Jamie Murray bags debut ATP World Tour win
The ATP World Tour Finals continued in London on Monday afternoon, with local favourite Andy Murray completing a 6-4 6-4 victory over David Ferrer.
As I mentioned in my guide to the players article Ferrer doesn’t fare well here at the O2 and against the top players in general, with a game reliant too heavily upon solidity and grinding down lesser opposition – and he does very well with it.
“He’s playing good. He was in the final [at the Paris Masters] last week”.
The Spaniard was annoyed by an incorrect overrule from umpire Cedric Mourier on the first point and found himself 15-40 down.
Murray was broken to end every set in his 7-5 7-5 6-4 defeat in July, and Ferrer suffered the same fate Monday, cracking on serve to conclude both sets.
Murray adopted a much more attacking approach that day against the Spaniard and ventured to the net more often than usual to finish off points.
Nadal broke back in the next game and wore down Wawrinka in a marathon eighth game that lasted almost seven minutes to secure a second break that settled the set.
Besides his ace in the first game, Murray added three more, without contributing a double fault.
“The Davis Cup has been great, I’ve won a couple of Masters Series titles, my clay-court season was the best it’s ever been”.
“It was a tough match with a lot of long rallies”, he said.

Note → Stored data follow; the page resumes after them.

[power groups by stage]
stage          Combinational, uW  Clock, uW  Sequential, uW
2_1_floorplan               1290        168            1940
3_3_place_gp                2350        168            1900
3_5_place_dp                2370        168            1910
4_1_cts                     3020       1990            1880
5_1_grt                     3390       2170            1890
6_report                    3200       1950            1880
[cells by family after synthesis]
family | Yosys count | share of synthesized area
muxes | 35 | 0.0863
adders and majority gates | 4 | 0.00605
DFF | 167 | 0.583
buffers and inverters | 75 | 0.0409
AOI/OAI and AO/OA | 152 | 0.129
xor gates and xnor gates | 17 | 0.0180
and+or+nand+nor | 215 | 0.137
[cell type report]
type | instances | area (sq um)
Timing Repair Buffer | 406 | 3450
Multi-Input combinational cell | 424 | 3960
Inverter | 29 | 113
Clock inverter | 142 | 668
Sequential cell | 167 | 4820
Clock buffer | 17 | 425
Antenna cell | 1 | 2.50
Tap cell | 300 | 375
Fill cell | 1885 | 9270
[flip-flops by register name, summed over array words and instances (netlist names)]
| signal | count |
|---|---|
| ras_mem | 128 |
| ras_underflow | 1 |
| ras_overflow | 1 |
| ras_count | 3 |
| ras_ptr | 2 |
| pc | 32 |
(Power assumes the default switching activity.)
--- config.mk ---
export PLATFORM = sky130hd
export DESIGN_NAME = fifo_burst_reader
export DESIGN_NICKNAME = d
export VERILOG_FILES = /design/src/rtl/fifo_burst_reader.sv
export SDC_FILE = /design/constraint.sdc
export NUM_CORES = 1
export LEC_CHECK = 0
export BUFFER_PORTS_ARGS = -buffer_cell sky130_fd_sc_hd__buf_2
export CORE_ASPECT_RATIO = 0.7
export CORE_UTILIZATION = 52
export DETAILED_ROUTE_END_ITERATION = 10
export HOLD_SLACK_MARGIN = 0.12
export PLACE_DENSITY = 0.74
export SLEW_MARGIN = 10
export SYNTH_ARGS = -nofsm -noshare
export SYNTH_HDL_FRONTEND = slang
export SYNTH_SLANG_ARGS = --single-unit
--- constraint.sdc ---
create_clock -name clk -period 7.15 [get_ports clk]
set_input_delay 0.715 -clock clk [delete_from_list [all_inputs] [get_ports clk]]
set_output_delay 0.715 -clock clk [all_outputs]
set_load 0.02 [all_outputs]
--- src/rtl/fifo_burst_reader.sv ---
// Burst read controller for fifo_top: pops cmd_len words, hides the FIFO's
// one-cycle read latency behind a 2-entry skid buffer, streams valid/ready.
module fifo_burst_reader #(
  parameter int N     = 3,
  parameter int LEN_W = 8
) (
  input  logic             clk,
  input  logic             rst_n,
  input  logic             cmd_valid,
  output logic             cmd_ready,
  input  logic [LEN_W-1:0] cmd_len,
  input  logic             fifo_empty,
  output logic             fifo_re,
  input  logic [N-1:0]     fifo_out,
  output logic             m_valid,
  input  logic             m_ready,
  output logic [N-1:0]     m_data,
  output logic             m_last,
  output logic             busy,
  output logic             done
);

  typedef enum logic [1:0] {S_IDLE, S_READ, S_DONE} state_t;

  state_t           state, state_nxt;
  logic [LEN_W-1:0] issue_cnt, issue_cnt_nxt;
  logic [LEN_W-1:0] out_cnt, out_cnt_nxt;
  logic [1:0]       occ, occ_nxt, occ_left;
  logic             inflight;
  logic [N-1:0]     sb0, sb1, sb0_nxt, sb1_nxt;
  logic             pop;
  logic [2:0]       level;

  assign m_valid   = (occ != 2'd0);
  assign m_data    = sb0;
  assign m_last    = m_valid && (out_cnt == LEN_W'(1));
  assign cmd_ready = (state == S_IDLE);
  assign busy      = (state != S_IDLE);
  assign done      = (state == S_DONE);

  // Words already held or on their way, net of this cycle's pop, must leave
  // room for the word a read issued now will deliver.
  always_comb begin
    pop     = m_valid && m_ready;
    level   = 3'(occ) + 3'(inflight) - 3'(pop);
    fifo_re = (state == S_READ) && (issue_cnt != '0) && !fifo_empty && (level < 3'd2);
  end

  always_comb begin
    state_nxt     = state;
    issue_cnt_nxt = issue_cnt;
    out_cnt_nxt   = out_cnt;
    sb0_nxt       = sb0;
    sb1_nxt       = sb1;
    occ_left      = occ - {1'b0, pop};
    case (state)
      S_IDLE: begin
        if (cmd_valid) begin
          if (cmd_len != '0) begin
            issue_cnt_nxt = cmd_len;
            out_cnt_nxt   = cmd_len;
            state_nxt     = S_READ;
          end else begin
            state_nxt = S_DONE;
          end
        end
      end
      S_READ: begin
        if (fifo_re) issue_cnt_nxt = issue_cnt - LEN_W'(1);
        if (pop) begin
          out_cnt_nxt = out_cnt - LEN_W'(1);
          if (m_last) state_nxt = S_DONE;
        end
      end
      S_DONE:  state_nxt = S_IDLE;
      default: state_nxt = S_IDLE;
    endcase
    // Head shifts out on pop; the arriving word lands behind whatever remains.
    if (pop) sb0_nxt = sb1;
    if (inflight) begin
      if (occ_left == 2'd0) sb0_nxt = fifo_out;
      else                  sb1_nxt = fifo_out;
    end
    occ_nxt = occ_left + {1'b0, inflight};
  end

  always_ff @(posedge clk) begin
    if (!rst_n) begin
      state     <= S_IDLE;
      issue_cnt <= '0;
      out_cnt   <= '0;
      occ       <= '0;
      inflight  <= 1'b0;
      sb0       <= '0;
      sb1       <= '0;
    end else begin
      state     <= state_nxt;
      issue_cnt <= issue_cnt_nxt;
      out_cnt   <= out_cnt_nxt;
      occ       <= occ_nxt;
      inflight  <= fifo_re;
      sb0       <= sb0_nxt;
      sb1       <= sb1_nxt;
    end
  end

endmodule

; ---- Word level (Yosys, flattened, before mapping)
; Cells that the tools add are included.
[op_classes]
n_mux = 14
n_eq_ne = 8
reduce_logical = 17
n_bitwise = 1
n_addsub = 6
n_lt_le_gt_ge = 1
[op_table]
columns = operator, count
row1 = 8-bit two-way mux, 4
row2 = 8-bit one-hot mux with 2 select lines, 2
row3 = 8-bit nonzero test, 2
row4 = 8-bit by 1-bit subtractor with 8-bit output (second input constant), 2
row5 = 3-bit two-way mux, 3
row6 = 8-bit by 1-bit == test with 1-bit output (second input constant), 1
row7 = 2-bit two-way mux, 4
row8 = 2-bit inequality test (second input constant), 4
row9 = 4-bit AND reduction, 2
row10 = 2-bit nonzero test, 3
row11 = 1-bit logical AND, 5
row12 = 2-bit logical NOT, 2
row13 = 2-bit one-hot mux with 2 select lines, 1
row14 = 2-bit by 1-bit adder with 3-bit output, 1
row15 = 3-bit by 2-bit less-than comparator with 1-bit output (second input constant), 1
row16 = 3-bit AND reduction, 1
row17 = 3-bit by 1-bit subtractor with 3-bit output, 1
row18 = 2-bit by 1-bit adder with 2-bit output, 1
row19 = 2-bit by 1-bit == test with 1-bit output (second input constant), 1
row20 = 2-bit == test (second input constant), 1
row21 = 2-bit by 1-bit inequality test with 1-bit output (second input constant), 1
row22 = 2-bit AND reduction, 1
row23 = 2-bit by 1-bit subtractor with 2-bit output, 1
row24 = 1-bit logical NOT, 1
row25 = 1-bit inverter, 1
[word_totals]
register_bits = 27
input_bits = 16
out_inout_bits = 9
elab_cells = 54

; ---- Longest topological paths before layout
; Gate-level depths: netlist of the first run.
[depth]
ltp_word = 7
depth_mapped = 10
depth_no_buf = 9

; ---- Least setup slack after synthesis of the first run
; Ideal clock, no wire load.
[synth_path]
path_kind = register -> output
from = reg occ[1]
to = out fifo_re
arrival_ns = 2.423
required_ns = 6.435
stages_incl_launch_ff = 8
path_slack_ns = 4.012
path_buffers = 0
cell_sequence = dfxtp_1 > or2_2 > nand2_1 > nor2_1 > fa_1 > xor2_1 > or4b_1 > nor2_1
[synth_between]
elab_chain_cells = 5
elab_cells_between_ends = 6
cone_classes = 2 x add/sub / 1 x order compare / 3 x reduce/logical
[synth_rtl]
columns = item, line_no
row1 = from (decl), 28  ; logic [1:0] occ, occ_nxt, occ_left;
row2 = from (signal assigned), 100  ; occ <= occ_nxt;
row3 = 2-bit nonzero test, 34  ; assign m_valid = (occ != 2'd0);
row4 = via m_valid, 15  ; output logic m_valid,
row5 = 1-bit logical AND, 44  ; pop = m_valid && m_ready;
row6 = 3-bit by 1-bit subtractor with 3-bit output, 45  ; level = 3'(occ) + 3'(inflight) - 3'(pop);
row7 = 3-bit by 2-bit less-than comparator with 1-bit output, 46  ; fifo_re = (state == S_READ) && (issue_cnt != '0) && !fifo_empty && (level < 3'd2);
row8 = 1-bit logical AND, 46
row9 = to (decl), 13  ; output logic fifo_re,
; The timed path passes the listed nets, and every way through them passes these cells.

; ---- Final worst setup path of the first run
[layout_path]
from = reg occ[1]
to = out fifo_re
[layout_between]
elab_chain_cells = 5
elab_cells_between_ends = 6
cone_classes = 2 x add/sub / 1 x order compare / 3 x reduce/logical
[layout_rtl]
columns = item, line_no
row1 = branches (longest 2 deep; another with 2-bit by 1-bit adder with 3-bit output), --
row2 = 3-bit by 1-bit subtractor with 3-bit output (*), 45
row3 = 3-bit by 2-bit less-than comparator with 1-bit output (*), 46
row4 = 1-bit logical AND (*), 46
; Mark *: on every way between the ends.

==> flow_metrics.tcl, run 1 <==
set metrics [dict create \
    outcome "finished, final reports clean" \
    first_pass_iters 4 \
    post_cts_buffers 0 \
    synth.top_cells.by_count "27 x dfxtp_1, 25 x nand2_1, 20 x nor2_1, 18 x a21oi_1, 12 x inv_1" \
    antenna_found_initial 0 \
    finalMaxSlewViolations 0 \
    place_ws_ps 3854 \
    finalCriticalPeriod_ps 3484 \
    crit_type "reg2out" \
    rsz0062_at_grt "false" \
    setup_violations 0 \
    fin_skew_ps 7.018 \
    startpoint_type "flip-flop" \
    overflow 0 \
    wl_per_cell_um 15.44 \
    tritoncts "built" \
    synth_ff_type "dfxtp_1" \
    yosysSeqAreaShare 0.3367 \
    fillers 261 \
    setup_slack_ps 3666 \
    ios 25 \
    drcViolationCount 0 \
    final_core_util 0.6206 \
    ctsHoldBuffers 0 \
    ys_top_cells_by_area "dfxtp_1 34%, nand2_1 5.8%, a21oi_1 5.6%, ha_1 4.7%, nor2_1 4.7%" \
    cts.reportedPaths.clkPinSlew_ps 90 \
    hp-class "reg2reg" \
    insertion_delay_ps 280 \
    io_buffers 24 \
    wirelength_um 3921 \
    die_w_um 68.41 \
    gp_congestion 0.9058 \
    cts.path.max_buffers 2 \
    nets 242 \
    synth_area_per_cell_um2 8.149 \
    grtUsageTotal 0.2575 \
    p_leak_nw 0.7713 \
    drive_gt1_frac 0.1606 \
    fmax_mhz 287.1 \
    cts_buffers 3 \
    grt_pass1_wl_um 6403 \
    syn_to_final_growth_pct 10.68 \
    core_mm2 0.002863 \
    crit_required_ps 6430 \
    antenna_cells 0 \
    yosys_warnings 0 \
    syn_nets 220 \
    post-dp-hpwl_um 2968 \
    cts_resized 0 \
    peakVddDrop_v 0.0001499 \
    netlist_instances 197 \
    tightest_slew_ps 785.6 \
    grt_pass1_vias 1396 \
    dieHeight_um 48.49 \
    start_util 0.5608 \
    tns_ps 0 \
    antenna_left 0 \
    synth.most_common_cell "dfxtp_1" \
    crit_path_max_fanout 7 \
    dr_total_vias 1543 \
    drv_cap 0 \
    synthArstFlopShare 0 \
    routed_via_density 6.075 \
    grt_start_max_net_pins 20 \
    powerDensity_mw_per_mm2 289.9 \
    synthesis.area_mm2 0.001605 \
    dieArea_mm2 0.003317 \
    cts-htree-levels 1 \
    design_power_total_uw 515.1 \
    ys_ff_latch 27 \
    synth_edf_count 0 \
    clock-root-buffer "clkbuf_8" \
    end_kind "primary output" \
    clock_sinks 27 \
    synth_top_cell_area_share 0.3367 \
    final_hold_viol_count 0 \
    fp-row-count 16 \
    synth_cell_types 53 \
    maxSlewHeadroom 0.4689 \
    fin_crit_sh 0.4872 \
    synth_largest_area_cell "dfxtp_1" \
    worst_hold_slack_ps 456.1 \
    drtIter0Drc 144 \
    arrival_ps 2770 \
]
## report_power, final
part           switching, mW  internal, mW  leakage [nW]
combinational          0.133        0.0951         0.528
sequential            0.0254         0.174         0.221
clock                 0.0476        0.0400        0.0228
total                  0.206         0.309         0.771
## kinds of logic (layout without fill, tap and decap cells)
kind of cell    count (synthesis)  in the layout  share of synthesized area
compound gates                 57             57                     0.2401
xor+xnor                        4              4                    0.02183
fa+ha+maj                       7              7                    0.05924
buf+inv                        20             41                    0.05455
flops                          27             27                     0.3367
mux                             6              6                    0.03741
simple gates                   76             76                     0.2502
## metrics by stage
step	instances	cell area [µm²]
after global placement	250	1732
after CTS	254	1777
after detailed placement	250	1732
final	254	1777
after global routing	254	1777
after floorplan	197	1605
## registers in the layout (all words and copies together) (netlist names)
signal     flops
state          2
occ            2
inflight       1
m_data         3
sb1            3
issue_cnt      8
out_cnt        8
## critical path, cell delays in order (launching register included)
cell	delay, ps
dfxtp_1	370
or2_2	350
nand2_1	270
nor2_1	100
fa_1	410
xor2_1	160
or4b_1	520
nor2_1	140
buf_2	170
## cell usage in the layout, fill, tap and decap left out, drive strengths merged, types with 3 or more instances in the layout
master / synthesis / final
nor4: 3 / 3
xor2: 3 / 3
nand3: 3 / 3
or4: 4 / 4
ha: 6 / 6
nand2: 25 / 25
inv: 12 / 12
a21oi: 19 / 19
nor3: 4 / 4
dfxtp: 27 / 27
o32ai: 3 / 3
nor4b: 3 / 3
nor2: 20 / 20
o21ai: 8 / 8
clkbuf: 4 / 4
buf: 3 / 24
nor2b: 3 / 3
mux2i: 6 / 6
a21o: 4 / 4
a211oi: 5 / 5
## area by class of cell
| class | count | area, µm² | area share |
|---|---|---|---|
| clock buffers | 4 | 45.04 | 0.02535 |
| inverters | 13 | 48.80 | 0.02746 |
| multi-input cells | 150 | 977.2 | 0.5500 |
| flip-flops and latches | 27 | 540.5 | 0.3042 |
| well taps | 36 | 45.04 | 0.02535 |
| repair buffers | 24 | 120.1 | 0.06761 |
## per-layer routing
metal,global-route usage,vias to the layer above,wire length (µm)
li1,-,754,-
met1,0.3702,728,1854
met2,0.3709,59,1797
met3,0.06840,2,251
met4,0.07986,0,19
met5,0,-,0
## path summary, 6_finish.rpt
check	from	to	slack [ps]	cells after the start
worst min-delay path	issue_cnt[6]	issue_cnt[6]	460	2
worst min register to register	issue_cnt[6]	issue_cnt[6]	460	2
worst max-delay path	occ[1]	fifo_re	3670	8
worst max register to register	occ[1]	issue_cnt[1]	4140	9
No activity file was read; power rests on OpenSTA's default activity.
==> run 2, diff against run 1 <==
==> constraint.sdc (replaced) <==
create_clock -name clk -period 3.4 [get_ports clk]
set_input_delay 0.34 -clock clk [delete_from_list [all_inputs] [get_ports clk]]
set_output_delay 0.34 -clock clk [all_outputs]
set_load 0.02 [all_outputs]
==> run 2 against run 1 <==
Net effect: core utilization grew 0.57 points; clock skew grew 1.9 ps; register-to-register slack lost 3600 ps.
==> flow_metrics.tcl, run 2 (synthesis gave the netlist of run 1 again) <==
set metrics [dict create \
    layout_commonest_cell "dfxtp_1" \
    first_pass_iters 4 \
    grt_start_max_net_pins 20 \
    cts_buffers 3 \
    rsz0062_at_grt "false" \
    pwr-share-comb 0.449 \
    syn_to_final_growth_pct 11.69 \
    fp-row-count 16 \
    antenna_cells 0 \
    dieArea_mm2 0.003317 \
    fin_crit_sh 0.8702 \
    multiInputGateArea_um2 977.2 \
    wl_per_cell_um 15.57 \
    ctsHoldBuffers 0 \
    hp-class "in2reg" \
    mostFrequentLayoutCells "27 x dfxtp_1, 25 x nand2_1, 24 x buf_2, 20 x nor2_1, 18 x a21oi_1" \
    gp_congestion 0.9557 \
    fillers 269 \
    post-dp-hpwl_um 2983 \
    dieHeight_um 48.49 \
    tns_ps 0 \
    antenna_left 0 \
    maxSlewHeadroom 0.5267 \
    peakVddDrop_v 0.0002984 \
    fmax_mhz 338.0 \
    end_kind "primary output" \
    tritoncts "built" \
    crit_required_ps 3060 \
    final_hold_viol_count 0 \
    grtUsageTotal 0.2596 \
    drive_gt1_frac 0.1727 \
    core_mm2 0.002863 \
    switching_power_uw 441.1 \
    clock-root-buffer "clkbuf_8" \
    overflow 0 \
    grt_pass1_vias 1429 \
    crit_type "reg2out" \
    routed_via_density 5.949 \
    final_core_util 0.6263 \
    post_cts_buffers 0 \
    drv_cap 0 \
    die_w_um 68.41 \
    drtIter0Drc 143 \
    rr_startpoint "occ[1]" \
    setup_violations 0 \
    largestRegisters "issue_cnt: 8 flops, out_cnt: 8 flops" \
    wirelength_um 3985 \
    grt_pass1_wl_um 6561 \
    ios 25 \
    cts_resized 0 \
    timing.critical_path.from "occ[1]" \
    seq_power_share 0.383 \
    finalMaxSlewViolations 0 \
    cts.reportedPaths.clkPinSlew_ps 100 \
    start_util 0.5608 \
    powerDensity_mw_per_mm2 612.7 \
    arrival_ps 2620 \
    register_area_um2 540.5 \
    clock_sinks 27 \
    pwr-share-clk 0.169 \
    drcViolationCount 0 \
    cts.path.max_buffers 2 \
    startpoint_type "flip-flop" \
    hp-start "fifo_out[1]" \
    internal_power_uw 657.5 \
    cts-htree-levels 1 \
    fin_skew_ps 8.878 \
    outcome "finished, final reports clean" \
    tightest_slew_ps 703.7 \
    finalCriticalPeriod_ps 2959 \
    dr_total_vias 1523 \
    nets 244 \
    crit_path_max_fanout 4 \
    switching_share 0.4015 \
    p_leak_nw 0.7834 \
    insertion_delay_ps 280 \
    antenna_found_initial 0 \
    io_buffers 24 \
]
==> run 2: cell count changes in the layout (fill, tap and decap cells not counted), sizes merged <==
cell	delta
buf	+2
clkinv	+1
clkbuf	-1
==> run 2: layer usage <==
| metal | vias to the layer above | routed length (µm) | track usage |
|---|---|---|---|
| li1 | 757 | - | - |
| met1 | 690 | 1899 | 0.3811 |
| met2 | 68 | 1771 | 0.3873 |
| met3 | 8 | 258 | 0.05189 |
| met4 | 0 | 55 | 0.05903 |
| met5 | - | 0 | 0 |
==> run 2: metrics by stage <==
step | cells | power [mW] | hold WS (ps) | cell area [µm²] | setup WS (ps)
after global routing | 256 | 1.177 | 333.7 | 1793 | 297.6
after floorplan | 197 | 0.7881 | 431.3 | 1605 | 585.2
after CTS | 256 | 1.098 | 311.4 | 1793 | 455.4
after detailed placement | 252 | 0.9093 | 458.3 | 1747 | 621.4
final | 256 | 1.099 | 307.7 | 1793 | 441.4
after global placement | 252 | 0.8894 | 454.6 | 1747 | 741.8
==> run 2: final cells by class <==
type | instances | area share
Clock buffer | 3 | 0.02303
Inverter | 13 | 0.02722
Sequential cell | 27 | 0.3015
Clock inverter | 1 | 0.002791
Timing Repair Buffer | 26 | 0.07537
Tap cell | 36 | 0.02512
Multi-Input combinational cell | 150 | 0.5450
==> run 2: power groups by stage <==
stage	clock (mW)	sequential (mW)	combinational (mW)
2_1_floorplan	0	0.417	0.371
3_3_place_gp	0	0.422	0.467
3_5_place_dp	0	0.426	0.484
4_1_cts	0.190	0.419	0.489
5_1_grt	0.198	0.427	0.552
6_report	0.185	0.420	0.493
==> run 2: final timing paths <==
path / to / slack [ps] / depth (start not counted)
worst min register to register: out_cnt[7] / 470 / 2
worst max-delay path: fifo_re / 440 / 8
worst min-delay path: sb1[1] / 310 / 3
worst max register to register: issue_cnt[1] / 540 / 9
==> run 2: critical path: stages, from the launching register on <==
cell and delay (ps):
dfxtp_1 370, or2_2 340, nand2_1 90, nor2_1 60, fa_1 410, xor2_1 160
or4b_1 520, nor2_1 180, buf_2 190
==> run 3, diff against run 2 <==
--- a/config.mk
+++ b/config.mk
@@ -6,11 +6,13 @@
 export NUM_CORES = 1
 export LEC_CHECK = 0
 export BUFFER_PORTS_ARGS = -buffer_cell sky130_fd_sc_hd__buf_2
+export CELL_PAD_IN_SITES_DETAIL_PLACEMENT = 1
+export CELL_PAD_IN_SITES_GLOBAL_PLACEMENT = 1
 export CORE_ASPECT_RATIO = 0.7
-export CORE_UTILIZATION = 52
+export CORE_UTILIZATION = 41
 export DETAILED_ROUTE_END_ITERATION = 10
 export HOLD_SLACK_MARGIN = 0.12
-export PLACE_DENSITY = 0.74
+export PLACE_DENSITY = 0.78
 export SLEW_MARGIN = 10
 export SYNTH_ARGS = -nofsm -noshare
 export SYNTH_HDL_FRONTEND = slang
==> run 3 against run 2 <==
Net effect: cell count is 5.5% higher; die area is 26% higher; core utilization is 13 points lower; via count is 0.59% higher; final area is 0.91% higher; non-clock buffer count stayed put; fmax is 1.2% lower; worst hold slack better by 31 ps; count of clock-buffer cells in the layout is 1 higher; global-route usage is 2.2 points lower; first-iteration DRC count is 20% lower; routed wire length is 17% higher.
==> flow_metrics.tcl, run 3 (synthesis gave the netlist of run 1 again) <==
set metrics [dict create \
    rr_startpoint "occ[1]" \
    gp_congestion 0.8020 \
    fin_skew_ps 9.090 \
    largestRegisters "issue_cnt: 8 flops, out_cnt: 8 flops" \
    drcViolationCount 0 \
    worst_r2r_path_depth 9 \
    syn_to_final_growth_pct 12.70 \
    post_cts_buffers 0 \
    grt_pass1_wl_um 7514 \
    cts_buffers 3 \
    wl_per_cell_um 17.21 \
    cp_cell_sequence "or2_2 -> nand2_1 -> nor2_1 -> fa_1 -> xor2_1 -> or4b_1 -> nor2_1 -> buf_2" \
    antenna_cells 0 \
    place_ws_ps 597.7 \
    die_w_um 76.79 \
    tns_ps 0 \
    wirelength_um 4647 \
    finalMaxSlewViolations 0 \
    layout_commonest_cell "dfxtp_1" \
    cts.reportedPaths.clkPinSlew_ps 100 \
    fin_crit_sh 0.8805 \
    nets 244 \
    powerDensity_mw_per_mm2 619.5 \
    r2r_slack_ps 600 \
    cpMostUsedCell "nor2_1" \
    dr_total_vias 1532 \
    clock-root-buffer "clkbuf_8" \
    clock_sinks 27 \
    timing.critical_path.from "occ[1]" \
    grt_start_max_net_pins 20 \
    ctsHoldBuffers 0 \
    crit_type "reg2out" \
    maxSlewHeadroom 0.4954 \
    final_hold_viol_count 0 \
    critPathTopFamily "simple AND/OR/NAND/NOR gates" \
    fp-row-count 18 \
    r2r_end "issue_cnt[1]" \
    hp-start "fifo_out[1]" \
    cp_slowest_stage_delay_ps 530 \
    startpoint_type "flip-flop" \
    drive_gt1_frac 0.1682 \
    setup_slack_ps 406.2 \
    post-dp-hpwl_um 3673 \
    core_mm2 0.003626 \
    cp_num_cells 8 \
    drtIter0Drc 115 \
    setup_violations 0 \
    antenna_left 0 \
    dieArea_mm2 0.004174 \
    worst_hold_slack_ps 338.5 \
    min_path_cells 3 \
    cts-htree-levels 1 \
    critPathSlowestCell "or4b_1" \
    grtUsageTotal 0.2374 \
    p_leak_nw 0.7806 \
    antenna_found_initial 0 \
    tightest_slew_ps 746.4 \
    rsz0062_at_grt "false" \
    hp-class "in2reg" \
    peakVddDrop_v 0.0002788 \
    finalCriticalPeriod_ps 2994 \
    design_power_total_mw 1.121 \
    tritoncts "built" \
    cts.path.max_buffers 2 \
    dieHeight_um 54.35 \
    crit_path_end "fifo_re" \
    grt_pass1_vias 1476 \
    ios 25 \
    arrival_ps 2650 \
    insertion_delay_ps 270 \
    overflow 0 \
    mostFrequentLayoutCells "27 x dfxtp_1, 25 x nand2_1, 24 x buf_2, 20 x nor2_1, 18 x a21oi_1" \
    outcome "finished, final reports clean" \
    start_util 0.4427 \
    crit_required_ps 3060 \
    drv_cap 0 \
    cts_resized 0 \
    fmax_mhz 334.0 \
    end_kind "primary output" \
    routed_via_density 5.674 \
    crit_path_max_fanout 4 \
    io_buffers 24 \
    worstPathBufferInverterCount 1 \
    first_pass_iters 4 \
]
## run 3: cell count changes in the layout (fill, tap and decap cells not counted), sizes merged
cell and change:
clkbuf +1, clkinv -1
## run 3: tightest hold or removal path, delay by kind of cell
kind | cells | cell delay [ps]
simple gates | 1 | 80
buf+inv | 1 | 90
mux | 1 | 60
## run 3: power by group
group | switching (mW) | internal, mW | total (mW)
combinational | 0.299 | 0.212 | 0.512
sequential | 0.0559 | 0.366 | 0.422
clock | 0.103 | 0.0841 | 0.187
total | 0.459 | 0.662 | 1.12
## run 3: worst min path at each step
stage / endpoint / slack [ps]
6_report: sb1[1] / 340
5_1_grt: sb1[2] / 350
4_1_cts: sb1[2] / 340
3_5_place_dp: out_cnt[7] / 470
3_3_place_gp: issue_cnt[6] / 460
2_1_floorplan: issue_cnt[6] / 430
## run 3: stage by stage
step / cells / area [µm²] / util
global route: 270 / 1809 / 0.4990
floorplan: 197 / 1605 / -
CTS: 270 / 1809 / 0.4990
global placement: 266 / 1764 / 0.4865
finish: 270 / 1809 / 0.4990
detailed placement: 266 / 1764 / 0.4865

However, despite recovering from being 4-1 down to 4-3 in the second set, an error from Murray handed their Italian opponents another break opportunity, which they duly converted to force the encounter into a first to 10 points match tie-breaker.
“For sure I will have to play better, but you never know”.
In contrast to Nadal’s struggles, Wawrinka has been in the best form of his life, winning four titles including his second Grand Slam, and the world number four was hoping to cap his year by reaching the final of the Tour Finals for the first time. I feel good just now.